Task objective
For the entries below, the expected answer is the line with "parameter int WIDTH", the line with "localparam int CNT_WIDTH", and every line between them, exactly as written, and nothing more.

Given data
_ _ _ _ _ _ _

[src/rtl/pick_fifo_ll.sv]
// pick_fifo_ll: shared-buffer multi-flow FIFO, per-flow linked lists over one RAM plus a free-list queue
module pick_fifo_ll #(
  parameter int WIDTH        = 8,
  parameter int DEPTH        = 8,
  parameter int FLUX         = 2,
  parameter int MAX_PER_FLOW = DEPTH
) (
  input logic            ck,
  input logic            rst,
  pick_fifo_ll_if.slave  bus
);
  localparam int TAG_WIDTH  = $clog2(FLUX);
  localparam int ADDR_WIDTH = $clog2(DEPTH);
  localparam int CNT_WIDTH  = $clog2(DEPTH + 1);

  logic [WIDTH-1:0]      r_ram  [DEPTH];
  logic [ADDR_WIDTH-1:0] r_link [DEPTH];
  logic [ADDR_WIDTH-1:0] r_free [DEPTH];
  logic [ADDR_WIDTH-1:0] r_fhead, r_ftail;
  logic [CNT_WIDTH-1:0]  r_fcnt;
  logic [ADDR_WIDTH-1:0] r_head [FLUX];
  logic [ADDR_WIDTH-1:0] r_tail [FLUX];
  logic [CNT_WIDTH-1:0]  r_cnt  [FLUX];
  logic                  r_full;
  logic [FLUX-1:0]       r_empty, r_flow_full;
  logic [WIDTH-1:0]      r_dataout;
  logic                  r_dout_valid;
  logic [TAG_WIDTH-1:0]  r_dout_flow;
  logic                  r_wr_drop;
  logic [CNT_WIDTH-1:0]  r_count;

  logic [TAG_WIDTH-1:0]  w_tag, w_win;
  logic                  w_wr_ok, w_rd_ok;
  logic [ADDR_WIDTH-1:0] w_e, w_h;
  logic [CNT_WIDTH-1:0]  w_cnt_nxt [FLUX];
  logic [CNT_WIDTH-1:0]  w_fcnt_nxt;

  // Accept decisions from start-of-cycle status; highest requesting non-empty flow wins the read
  always_comb begin
    w_tag   = bus.datain[WIDTH-1 -: TAG_WIDTH];
    w_wr_ok = bus.wr && !r_full && (int'(w_tag) < FLUX) && !r_flow_full[w_tag];
    w_rd_ok = 1'b0;
    w_win   = '0;
    for (int i = 0; i < FLUX; i++)
      if (bus.rd[i] && !r_empty[i]) begin
        w_rd_ok = 1'b1;
        w_win   = TAG_WIDTH'(i);
      end
    w_e = r_free[r_fhead];
    w_h = r_head[w_win];
    for (int f = 0; f < FLUX; f++)
      w_cnt_nxt[f] = r_cnt[f] + CNT_WIDTH'(w_wr_ok && w_tag == TAG_WIDTH'(f))
                              - CNT_WIDTH'(w_rd_ok && w_win == TAG_WIDTH'(f));
    w_fcnt_nxt = r_fcnt - CNT_WIDTH'(w_wr_ok) + CNT_WIDTH'(w_rd_ok);
  end

  // Data RAM and next-links; stale contents are never observable, so no reset
  always_ff @(posedge ck) begin
    if (w_wr_ok) r_ram[w_e] <= bus.datain;
    if (w_wr_ok && r_cnt[w_tag] != '0) r_link[r_tail[w_tag]] <= w_e;
  end

  // Free list, per-flow list pointers, registered status and read data
  always_ff @(posedge ck or negedge rst) begin
    if (!rst) begin
      for (int i = 0; i < DEPTH; i++) r_free[i] <= ADDR_WIDTH'(i);
      r_fhead <= '0;
      r_ftail <= '0;
      r_fcnt  <= CNT_WIDTH'(DEPTH);
      for (int f = 0; f < FLUX; f++) begin
        r_head[f] <= '0;
        r_tail[f] <= '0;
        r_cnt[f]  <= '0;
      end
      r_full       <= 1'b0;
      r_empty      <= '1;
      r_flow_full  <= '0;
      r_dataout    <= '0;
      r_dout_valid <= 1'b0;
      r_dout_flow  <= '0;
      r_wr_drop    <= 1'b0;
      r_count      <= '0;
    end else begin
      if (w_wr_ok) r_fhead <= (r_fhead == ADDR_WIDTH'(DEPTH - 1)) ? '0 : r_fhead + 1'b1;
      if (w_rd_ok) begin
        r_free[r_ftail] <= w_h;
        r_ftail         <= (r_ftail == ADDR_WIDTH'(DEPTH - 1)) ? '0 : r_ftail + 1'b1;
        r_dataout       <= r_ram[w_h];
        r_dout_flow     <= w_win;
      end
      for (int f = 0; f < FLUX; f++) begin
        if (w_wr_ok && w_tag == TAG_WIDTH'(f)) begin
          r_tail[f] <= w_e;
          if (r_cnt[f] == '0 || (w_rd_ok && w_win == TAG_WIDTH'(f) && r_cnt[f] == CNT_WIDTH'(1)))
            r_head[f] <= w_e;
          else if (w_rd_ok && w_win == TAG_WIDTH'(f))
            r_head[f] <= r_link[w_h];
        end else if (w_rd_ok && w_win == TAG_WIDTH'(f) && r_cnt[f] > CNT_WIDTH'(1))
          r_head[f] <= r_link[w_h];
        r_cnt[f]       <= w_cnt_nxt[f];
        r_empty[f]     <= w_cnt_nxt[f] == '0;
        r_flow_full[f] <= w_cnt_nxt[f] == CNT_WIDTH'(MAX_PER_FLOW);
      end
      r_fcnt       <= w_fcnt_nxt;
      r_full       <= w_fcnt_nxt == '0;
      r_count      <= CNT_WIDTH'(DEPTH) - w_fcnt_nxt;
      r_dout_valid <= w_rd_ok;
      r_wr_drop    <= bus.wr && !w_wr_ok;
    end
  end

  assign bus.full       = r_full;
  assign bus.empty      = r_empty;
  assign bus.flow_full  = r_flow_full;
  assign bus.dataout    = r_dataout;
  assign bus.dout_valid = r_dout_valid;
  assign bus.dout_flow  = r_dout_flow;
  assign bus.wr_drop    = r_wr_drop;
  assign bus.count      = r_count;
endmodule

_ _ _ _ _ _ _

Result of the task
  parameter int WIDTH        = 8,
  parameter int DEPTH        = 8,
  parameter int FLUX         = 2,
  parameter int MAX_PER_FLOW = DEPTH
) (
  input logic            ck,
  input logic            rst,
  pick_fifo_ll_if.slave  bus
);
  localparam int TAG_WIDTH  = $clog2(FLUX);
  localparam int ADDR_WIDTH = $clog2(DEPTH);
  localparam int CNT_WIDTH  = $clog2(DEPTH + 1);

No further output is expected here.